江吟月用衣袖替他擦拭,他的泪从她的眼眶溢出。
有路人在议论魏钦是如何存活下来的,江吟月恍惚想起自己被人质疑的场景。
刺客为何不杀她?
她捂住魏钦的双耳,向来爱干净的小娘子,以额头贴住魏钦的侧额。
“不要听,不必理会。
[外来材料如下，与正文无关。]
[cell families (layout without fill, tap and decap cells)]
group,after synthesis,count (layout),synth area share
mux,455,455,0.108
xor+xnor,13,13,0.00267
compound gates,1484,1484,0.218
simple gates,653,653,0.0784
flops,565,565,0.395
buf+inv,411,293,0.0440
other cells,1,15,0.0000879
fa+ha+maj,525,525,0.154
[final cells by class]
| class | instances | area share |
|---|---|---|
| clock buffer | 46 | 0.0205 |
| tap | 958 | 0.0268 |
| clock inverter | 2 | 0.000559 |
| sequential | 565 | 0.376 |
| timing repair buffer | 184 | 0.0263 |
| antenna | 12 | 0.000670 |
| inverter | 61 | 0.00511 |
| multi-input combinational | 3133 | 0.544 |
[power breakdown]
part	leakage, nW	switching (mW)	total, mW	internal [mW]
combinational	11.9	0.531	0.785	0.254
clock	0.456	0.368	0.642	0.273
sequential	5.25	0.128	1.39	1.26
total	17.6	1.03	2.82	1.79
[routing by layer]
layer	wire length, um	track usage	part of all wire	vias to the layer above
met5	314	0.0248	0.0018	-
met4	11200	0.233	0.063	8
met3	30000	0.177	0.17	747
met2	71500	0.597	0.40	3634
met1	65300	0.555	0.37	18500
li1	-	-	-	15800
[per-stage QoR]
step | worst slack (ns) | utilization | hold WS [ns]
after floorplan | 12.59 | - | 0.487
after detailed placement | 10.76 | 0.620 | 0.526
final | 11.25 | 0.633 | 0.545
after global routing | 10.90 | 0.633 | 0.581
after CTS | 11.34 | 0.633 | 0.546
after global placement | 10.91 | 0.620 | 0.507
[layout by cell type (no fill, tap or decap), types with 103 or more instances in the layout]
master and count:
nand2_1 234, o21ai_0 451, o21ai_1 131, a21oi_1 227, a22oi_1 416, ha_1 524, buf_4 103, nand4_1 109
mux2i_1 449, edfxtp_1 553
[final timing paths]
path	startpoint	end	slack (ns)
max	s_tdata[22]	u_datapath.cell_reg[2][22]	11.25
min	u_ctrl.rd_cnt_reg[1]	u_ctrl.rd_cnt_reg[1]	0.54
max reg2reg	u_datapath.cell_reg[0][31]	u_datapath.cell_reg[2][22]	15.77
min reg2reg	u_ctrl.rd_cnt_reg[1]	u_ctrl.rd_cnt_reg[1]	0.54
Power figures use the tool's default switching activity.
”
细嫩的指尖下,男子的皮肤滚烫如火。
伤口在发炎,魏钦的七魂六魄快要随风散去。
也正是腹部的铳伤,打消了卫溪宸身边将领的质疑。
他们想象魏钦,也是经历了恶斗,九死一生。
魏钦在江吟月的安抚下恢复些许意识,他倾身靠在妻子的肩头,终于得以喘息。